Le porte-parole du Conseil suprême des Berbères libyens, Akram Jarnaz, a confirmé que l'ambassadeur algérien avait discuté des questions frontalières communes entre la Libye et l'Algérie lors de sa visite dans la ville de Nalut, à la frontière avec la Tunisie, et qu'il avait convenu que les villes amazighes libyennes étaient très importantes pour la sécurité de l'Algérie.
Pour sa part, Abdel Moneim Al-Arfi, membre de la Chambre des représentants, a considéré la visite de l'ambassadeur algérien dans les villes amazighes et son affirmation de leur valeur stratégique pour l'Algérie comme une ingérence flagrante dans les affaires libyennes.

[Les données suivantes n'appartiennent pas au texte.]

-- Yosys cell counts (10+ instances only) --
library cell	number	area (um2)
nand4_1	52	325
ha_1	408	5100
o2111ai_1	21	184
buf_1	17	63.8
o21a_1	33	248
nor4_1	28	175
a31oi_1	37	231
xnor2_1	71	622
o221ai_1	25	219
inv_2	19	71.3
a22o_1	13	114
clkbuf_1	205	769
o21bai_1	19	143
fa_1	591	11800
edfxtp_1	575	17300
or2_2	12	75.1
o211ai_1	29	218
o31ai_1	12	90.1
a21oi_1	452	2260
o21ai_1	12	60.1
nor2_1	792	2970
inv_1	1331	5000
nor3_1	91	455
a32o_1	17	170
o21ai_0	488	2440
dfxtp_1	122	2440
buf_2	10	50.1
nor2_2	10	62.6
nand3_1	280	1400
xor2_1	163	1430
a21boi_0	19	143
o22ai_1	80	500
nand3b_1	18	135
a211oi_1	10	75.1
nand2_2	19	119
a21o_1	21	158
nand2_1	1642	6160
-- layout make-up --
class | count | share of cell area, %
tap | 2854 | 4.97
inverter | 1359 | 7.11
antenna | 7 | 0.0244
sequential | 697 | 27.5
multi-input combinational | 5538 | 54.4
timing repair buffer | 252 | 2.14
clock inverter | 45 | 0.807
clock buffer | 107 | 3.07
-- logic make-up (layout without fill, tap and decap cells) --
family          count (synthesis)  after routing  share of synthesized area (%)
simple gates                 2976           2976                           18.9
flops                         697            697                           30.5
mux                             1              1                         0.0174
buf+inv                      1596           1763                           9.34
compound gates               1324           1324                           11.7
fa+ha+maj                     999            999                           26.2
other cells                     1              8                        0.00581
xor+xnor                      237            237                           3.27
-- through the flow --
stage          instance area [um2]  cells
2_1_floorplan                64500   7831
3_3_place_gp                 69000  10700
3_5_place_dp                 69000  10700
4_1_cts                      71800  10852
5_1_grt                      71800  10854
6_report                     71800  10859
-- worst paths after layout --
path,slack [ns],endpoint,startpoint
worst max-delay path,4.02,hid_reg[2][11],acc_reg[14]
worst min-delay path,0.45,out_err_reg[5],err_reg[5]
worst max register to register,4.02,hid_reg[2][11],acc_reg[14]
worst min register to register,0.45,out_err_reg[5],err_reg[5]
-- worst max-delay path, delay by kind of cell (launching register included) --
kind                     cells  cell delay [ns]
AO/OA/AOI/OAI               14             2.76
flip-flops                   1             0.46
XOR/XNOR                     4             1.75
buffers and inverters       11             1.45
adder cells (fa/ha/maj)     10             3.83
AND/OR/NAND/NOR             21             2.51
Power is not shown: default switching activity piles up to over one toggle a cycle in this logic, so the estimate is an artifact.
$ cat config.mk
export PLATFORM = sky130hd
export DESIGN_NAME = sidechain_binding_table_core
export DESIGN_NICKNAME = d
export VERILOG_FILES = /design/src/sv/sbt_pkg.sv /design/src/sv/sidechain_binding_table_core.sv
export VERILOG_INCLUDE_DIRS = /design/src /design/src/sv
export SDC_FILE = /design/constraint.sdc
export NUM_CORES = 2
export LEC_CHECK = 0
export BUFFER_PORTS_ARGS = -buffer_cell sky130_fd_sc_hd__buf_2
export CORE_ASPECT_RATIO = 0.9
export CORE_MARGIN = 1
export CORE_UTILIZATION = 56
export DETAILED_ROUTE_END_ITERATION = 12
export GPL_TIMING_DRIVEN = 0
export PLACE_DENSITY_LB_ADDON = 0.15
export REMOVE_ABC_BUFFERS = 1
export SLEW_MARGIN = 20
export SYNTH_ARGS = -nofsm -noshare
export SYNTH_HDL_FRONTEND = slang
export SYNTH_SLANG_ARGS = --single-unit
$ cat constraint.sdc
create_clock -name clk -period 7.05 [get_ports clk]
set_input_delay 1.41 -clock clk [delete_from_list [all_inputs] [get_ports clk]]
set_output_delay 1.41 -clock clk [all_outputs]
set_load 0.05 [all_outputs]
File: config.mk
export PLATFORM = sky130hd
export DESIGN_NAME = trimmed_mean_duty_regulator_core
export DESIGN_NICKNAME = d
export VERILOG_FILES = /design/src/rtl/tmdr_pkg.sv /design/src/rtl/trimmed_mean_duty_regulator_core.sv
export SDC_FILE = /design/constraint.sdc
export NUM_CORES = 1
export LEC_CHECK = 0
export BUFFER_PORTS_ARGS = -buffer_cell sky130_fd_sc_hd__buf_4
export CORE_MARGIN = 1
export CORE_UTILIZATION = 56
export CTS_BUF_LIST = sky130_fd_sc_hd__clkbuf_16
export DETAILED_ROUTE_END_ITERATION = 8
export PLACE_DENSITY = 0.85
export SKIP_CTS_REPAIR_TIMING = 1
export SLEW_MARGIN = 40
export SYNTH_ARGS = -nofsm -noshare
export SYNTH_HDL_FRONTEND = slang
export SYNTH_SLANG_ARGS = --single-unit
File: constraint.sdc
create_clock -name clk -period 20.4 [get_ports clk]
set_clock_uncertainty 0.15 [all_clocks]
set_input_delay 4.08 -clock clk [delete_from_list [all_inputs] [get_ports clk]]
set_output_delay 4.08 -clock clk [all_outputs]
set_load 0.02 [all_outputs]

L'Algérie souhaite renforcer sa présence dans la région afin de discuter des questions de sécurité régionale et de regagner une influence géostratégique. Cette influence a été perdue ces derniers temps en raison de difficultés internes qui créent des problèmes pour le pays. L'Algérie traverse des difficultés politiques telles que les révoltes nationales et les protestations encadrées par le mouvement social Hirak, qui descend dans la rue depuis des années pour demander un changement politique dans le pays après des décennies de domination totale par le parti du Front de libération nationale et l'armée, véritable pouvoir de l'ombre au sein du régime algérien, ainsi que pour dénoncer la corruption qui touche le pays maghrébin.
L'Algérie cherche également à s'implanter dans la région du Sahel, une zone très importante pour la préservation de la sécurité régionale, car cette région est connue pour son instabilité politique, avec les récents coups d'État organisés par des juntes militaires dans des pays comme le Mali, le Niger et le Burkina Faso, et pour la présence de groupes extrémistes djihadistes dont l'activité transfrontalière affecte les pays du continent africain et, par extension, les pays voisins de l'Europe.
La visite de l'ambassadeur Suleiman Shanin, comme on l'a vu, concerne la zone de Hamada El Hamra, un corridor très important qui relie l'Algérie au Niger, un pays situé dans ce point chaud du Sahel.
Cette prétendue ingérence algérienne dans les affaires d'autres pays, comme la Libye, a été dénoncée par des analystes et des hommes politiques libyens. Al-Arfi lui-même a ajouté : « Nous rejetons l'ingérence dans nos affaires, l'imposition de notre souveraineté et la représentation selon laquelle nous sommes une profondeur stratégique pour l'Algérie ».
La sécurité est une question très importante dans la région, une question qui a conduit au mouvement militaire susmentionné des troupes de l'armée nationale libyenne dirigées par le maréchal Haftar à la frontière entre la Libye et l'Algérie. Haftar domine la partie orientale de la Libye, avec son centre de pouvoir basé à Benghazi, dans le cadre de la guerre civile qu'il mène contre l'autre pôle de pouvoir situé dans la capitale de Tripoli et représenté par le gouvernement d'unité nationale du Premier ministre Abdul Hamid Dabaiba.
La visite de l'ambassadeur algérien Suleiman Shanin à Nalut sert donc à générer plus de confusion en Libye dans le cadre de la confrontation entre les centres de pouvoir de Tripoli et de Benghazi.
Les analystes pensent que les autorités algériennes cherchent à jouer un rôle dans la région amazighe, en particulier dans le bassin de Ghadamès et dans la région riche en pétrole de Hamada El Hamra, qui est devenue une source de désaccord entre le gouvernement d'unité nationale et les tribus telles que les Zintan et les Amazighs, ainsi qu'entre les autorités de Tripoli et la Chambre des représentants liée à Benghazi et le gouvernement oriental qui en est issu, comme l'ont indiqué des médias tels qu'Al-Arab.